Every line with the string "flashEn" must be copied from the entries below.

[Start of Attachment]

## config.mk

```make
export PLATFORM = sky130hd
export DESIGN_NAME = lpwr_wake_seq
export DESIGN_NICKNAME = d
export VERILOG_FILES = /design/src/rtl/lpwr_pkg.sv /design/src/rtl/lpwr_timers.sv /design/src/rtl/lpwr_ctrl.sv /design/src/rtl/lpwr_wake_seq.sv
export SDC_FILE = /design/constraint.sdc
export NUM_CORES = 1
export LEC_CHECK = 0
export ABC_AREA = 1
export BUFFER_PORTS_ARGS = -buffer_cell sky130_fd_sc_hd__buf_2
export CORE_MARGIN = 2
export CORE_UTILIZATION = 45
export DETAILED_ROUTE_END_ITERATION = 16
export PLACE_DENSITY = 0.65
export SLEW_MARGIN = 25
export SYNTH_ARGS = -nofsm -noshare
export SYNTH_HDL_FRONTEND = slang
export SYNTH_HIERARCHICAL = 1
export SYNTH_SLANG_ARGS = --single-unit
```

## constraint.sdc

```tcl
create_clock -name clk -period 2.1 [get_ports clk]
set_input_delay 0.21 -clock clk [delete_from_list [all_inputs] [get_ports clk]]
set_output_delay 0.21 -clock clk [all_outputs]
set_load 0.02 [all_outputs]
```

## src/rtl/lpwr_pkg.sv

```systemverilog
package lpwr_pkg;

  typedef enum logic [1:0] {
    MODE_NONE  = 2'd0,
    MODE_SLEEP = 2'd1,
    MODE_PDOWN = 2'd2,
    MODE_DEEP  = 2'd3
  } lpMode_e;

  typedef enum logic [2:0] {
    ST_RUN,
    ST_SLEEP,
    ST_PDOWN,
    ST_DEEP,
    ST_OSCWAIT,
    ST_RESUME,
    ST_RSTREQ
  } seqState_e;

  typedef enum logic [1:0] {
    LIM_OSC,
    LIM_RC,
    LIM_EXT
  } limSel_e;

  typedef struct packed {
    logic    seqClr;
    logic    seqInc;
    limSel_e seqLim;
    logic    flashClr;
    logic    flashSet;
    logic    flashRun;
  } strobe_t;

endpackage

```

## src/rtl/lpwr_timers.sv

```systemverilog
module lpwr_timers
  import lpwr_pkg::*;
#(
  parameter int RC_RESUME_CYC     = 4,
  parameter int EXT_RESUME_CYC    = 4096,
  parameter int FLASH_START_TICKS = 400,
  parameter int OSC_START_CYC     = 720
) (
  input  logic    clk,
  input  logic    rstN,
  input  strobe_t stb,
  input  logic    rcTick,
  output logic    seqDone,
  output logic    flashReady
);

  localparam int MAX_A   = (RC_RESUME_CYC > EXT_RESUME_CYC) ? RC_RESUME_CYC : EXT_RESUME_CYC;
  localparam int MAX_SEQ = (MAX_A > OSC_START_CYC) ? MAX_A : OSC_START_CYC;
  localparam int SEQ_W   = $clog2(MAX_SEQ + 1);
  localparam int FL_W    = $clog2(FLASH_START_TICKS + 1);

  logic [SEQ_W-1:0] seqCnt;
  logic [SEQ_W-1:0] seqLimit;
  logic [FL_W-1:0]  flashCnt;

  always_comb begin
    case (stb.seqLim)
      LIM_RC:  seqLimit = SEQ_W'(RC_RESUME_CYC);
      LIM_EXT: seqLimit = SEQ_W'(EXT_RESUME_CYC);
      default: seqLimit = SEQ_W'(OSC_START_CYC);
    endcase
  end

  assign seqDone = stb.seqInc && (seqCnt == seqLimit - SEQ_W'(1));

  always_ff @(posedge clk or negedge rstN) begin
    if (!rstN) begin
      seqCnt <= '0;
    end else if (stb.seqClr || seqDone) begin
      seqCnt <= '0;
    end else if (stb.seqInc) begin
      seqCnt <= seqCnt + SEQ_W'(1);
    end
  end

  always_ff @(posedge clk or negedge rstN) begin
    if (!rstN) begin
      flashCnt   <= '0;
      flashReady <= 1'b1;
    end else if (stb.flashSet) begin
      flashCnt   <= '0;
      flashReady <= 1'b1;
    end else if (stb.flashClr) begin
      flashCnt   <= '0;
      flashReady <= 1'b0;
    end else if (stb.flashRun && rcTick && !flashReady) begin
      if (flashCnt == FL_W'(FLASH_START_TICKS - 1)) begin
        flashCnt   <= '0;
        flashReady <= 1'b1;
      end else begin
        flashCnt <= flashCnt + FL_W'(1);
      end
    end
  end

  assert_seq_bound_R4: assert property (@(posedge clk) disable iff (!rstN)
    seqCnt < SEQ_W'(MAX_SEQ));

  assert_flash_bound_R7: assert property (@(posedge clk) disable iff (!rstN)
    flashCnt < FL_W'(FLASH_START_TICKS));

  assert_flash_rise_R7: assert property (@(posedge clk) disable iff (!rstN)
    $rose(flashReady) |-> ($past(rcTick) && $past(stb.flashRun)) || $past(stb.flashSet));

endmodule

```

## src/rtl/lpwr_ctrl.sv

```systemverilog
module lpwr_ctrl
  import lpwr_pkg::*;
(
  input  logic       clk,
  input  logic       rstN,
  input  logic       lpReq,
  input  logic [1:0] lpMode,
  input  logic       clkSelExt,
  input  logic       wakeIrq,
  input  logic       rtcAlarm,
  input  logic       extReset,
  input  logic       rcTick,
  input  logic       seqDone,
  input  logic       flashReady,
  output strobe_t    stb,
  output logic       rcOscEn,
  output logic       flashEn,
  output logic       regulatorEn,
  output logic       coreRunEn,
  output logic       resetReq
);

  seqState_e st, stNext;
  logic      srcExt;
  logic      pendValid;
  lpMode_e   pendMode;
  logic      enterNow;
  lpMode_e   enterMode;
  logic      newReq;

  assign newReq = lpReq && (lpMode != 2'd0);

  always_comb begin
    stNext    = st;
    stb       = '0;
    enterNow  = 1'b0;
    enterMode = MODE_NONE;
    case (st)
      ST_RUN: begin
        stb.flashRun = 1'b1;
        if (newReq) begin
          enterNow  = 1'b1;
          enterMode = lpMode_e'(lpMode);
        end else if (pendValid) begin
          enterNow  = 1'b1;
          enterMode = pendMode;
        end
        if (enterNow) begin
          case (enterMode)
            MODE_SLEEP: stNext = ST_SLEEP;
            MODE_PDOWN: begin stNext = ST_PDOWN; stb.flashClr = 1'b1; end
            MODE_DEEP:  begin stNext = ST_DEEP;  stb.flashClr = 1'b1; end
            default:    stNext = ST_RUN;
          endcase
        end
      end
      ST_SLEEP: begin
        stb.flashRun = 1'b1;
        if (wakeIrq || rtcAlarm) begin
          stNext     = ST_RESUME;
          stb.seqClr = 1'b1;
        end
      end
      ST_PDOWN: begin
        if (wakeIrq || rtcAlarm) begin
          stNext     = ST_OSCWAIT;
          stb.seqClr = 1'b1;
        end
      end
      ST_DEEP: begin
        if (rtcAlarm) stNext = ST_RSTREQ;
      end
      ST_OSCWAIT: begin
        stb.seqLim = LIM_OSC;
        stb.seqInc = 1'b1;
        if (seqDone) stNext = ST_RESUME;
      end
      ST_RESUME: begin
        stb.flashRun = 1'b1;
        stb.seqLim   = srcExt ? LIM_EXT : LIM_RC;
        stb.seqInc   = srcExt ? 1'b1 : rcTick;
        if (seqDone) stNext = ST_RUN;
      end
      ST_RSTREQ: begin
        stNext       = ST_RUN;
        stb.flashSet = 1'b1;
        stb.seqClr   = 1'b1;
      end
      default: stNext = ST_RUN;
    endcase
    if (extReset) stNext = ST_RSTREQ;
  end

  always_ff @(posedge clk or negedge rstN) begin
    if (!rstN) begin
      st        <= ST_RUN;
      srcExt    <= 1'b0;
      pendValid <= 1'b0;
      pendMode  <= MODE_NONE;
    end else begin
      st <= stNext;
      if (st == ST_RSTREQ) begin
        srcExt <= 1'b0;
      end else if (st == ST_RUN && enterNow) begin
        srcExt <= clkSelExt;
      end
      if (st == ST_RSTREQ || stNext == ST_RSTREQ) begin
        pendValid <= 1'b0;
        pendMode  <= MODE_NONE;
      end else if (st == ST_RUN && enterNow) begin
        pendValid <= 1'b0;
      end else if (st != ST_RUN && newReq) begin
        pendValid <= 1'b1;
        pendMode  <= lpMode_e'(lpMode);
      end
    end
  end

  always_comb begin
    coreRunEn   = 1'b0;
    rcOscEn     = 1'b1;
    flashEn     = 1'b1;
    regulatorEn = 1'b1;
    resetReq    = 1'b0;
    case (st)
      ST_RUN:    coreRunEn = 1'b1;
      ST_PDOWN:  begin rcOscEn = 1'b0; flashEn = 1'b0; end
      ST_DEEP:   begin rcOscEn = 1'b0; flashEn = 1'b0; regulatorEn = 1'b0; end
      ST_RSTREQ: resetReq = 1'b1;
      default:   ;
    endcase
  end

  assert_run_source_R3: assert property (@(posedge clk) disable iff (!rstN)
    $rose(coreRunEn) |-> ($past(st) == ST_RESUME || $past(st) == ST_RSTREQ));

  assert_src_held_R5: assert property (@(posedge clk) disable iff (!rstN)
    (st != ST_RUN && st != ST_RSTREQ) |=> $stable(srcExt));

  assert_deep_ignores_irq_R8: assert property (@(posedge clk) disable iff (!rstN)
    (st == ST_DEEP && !rtcAlarm && !extReset) |=> (st == ST_DEEP));

  assert_reset_pulse_R9: assert property (@(posedge clk) disable iff (!rstN)
    (resetReq && !extReset) |=> (!resetReq && coreRunEn && flashReady));

  assert_flash_gate_R7: assert property (@(posedge clk) disable iff (!rstN)
    flashReady |-> flashEn);

endmodule

```

## src/rtl/lpwr_wake_seq.sv

```systemverilog
module lpwr_wake_seq
  import lpwr_pkg::*;
#(
  parameter int RC_RESUME_CYC     = 4,
  parameter int EXT_RESUME_CYC    = 4096,
  parameter int FLASH_START_TICKS = 400,
  parameter int REF_CLK_KHZ       = 12000,
  parameter int OSC_START_NS      = 60000
) (
  input  logic       clk,
  input  logic       rstN,
  input  logic       lpReq,
  input  logic [1:0] lpMode,
  input  logic       clkSelExt,
  input  logic       wakeIrq,
  input  logic       rtcAlarm,
  input  logic       extReset,
  input  logic       rcTick,
  output logic       rcOscEn,
  output logic       flashEn,
  output logic       regulatorEn,
  output logic       coreRunEn,
  output logic       flashReady,
  output logic       resetReq
);

  localparam int OSC_RAW       = (OSC_START_NS * REF_CLK_KHZ + 999999) / 1000000;
  localparam int OSC_START_CYC = (OSC_RAW < 1) ? 1 : OSC_RAW;

  strobe_t stb;
  logic    seqDone;

  lpwr_ctrl u_ctrl (
    .clk        (clk),
    .rstN       (rstN),
    .lpReq      (lpReq),
    .lpMode     (lpMode),
    .clkSelExt  (clkSelExt),
    .wakeIrq    (wakeIrq),
    .rtcAlarm   (rtcAlarm),
    .extReset   (extReset),
    .rcTick     (rcTick),
    .seqDone    (seqDone),
    .flashReady (flashReady),
    .stb        (stb),
    .rcOscEn    (rcOscEn),
    .flashEn    (flashEn),
    .regulatorEn(regulatorEn),
    .coreRunEn  (coreRunEn),
    .resetReq   (resetReq)
  );

  lpwr_timers #(
    .RC_RESUME_CYC    (RC_RESUME_CYC),
    .EXT_RESUME_CYC   (EXT_RESUME_CYC),
    .FLASH_START_TICKS(FLASH_START_TICKS),
    .OSC_START_CYC    (OSC_START_CYC)
  ) u_timers (
    .clk       (clk),
    .rstN      (rstN),
    .stb       (stb),
    .rcTick    (rcTick),
    .seqDone   (seqDone),
    .flashReady(flashReady)
  );

endmodule

```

[End of Attachment]

Answer for the task.
  output logic       flashEn,
    flashEn     = 1'b1;
      ST_PDOWN:  begin rcOscEn = 1'b0; flashEn = 1'b0; end
      ST_DEEP:   begin rcOscEn = 1'b0; flashEn = 1'b0; regulatorEn = 1'b0; end
    flashReady |-> flashEn);
  output logic       flashEn,
    .flashEn    (flashEn),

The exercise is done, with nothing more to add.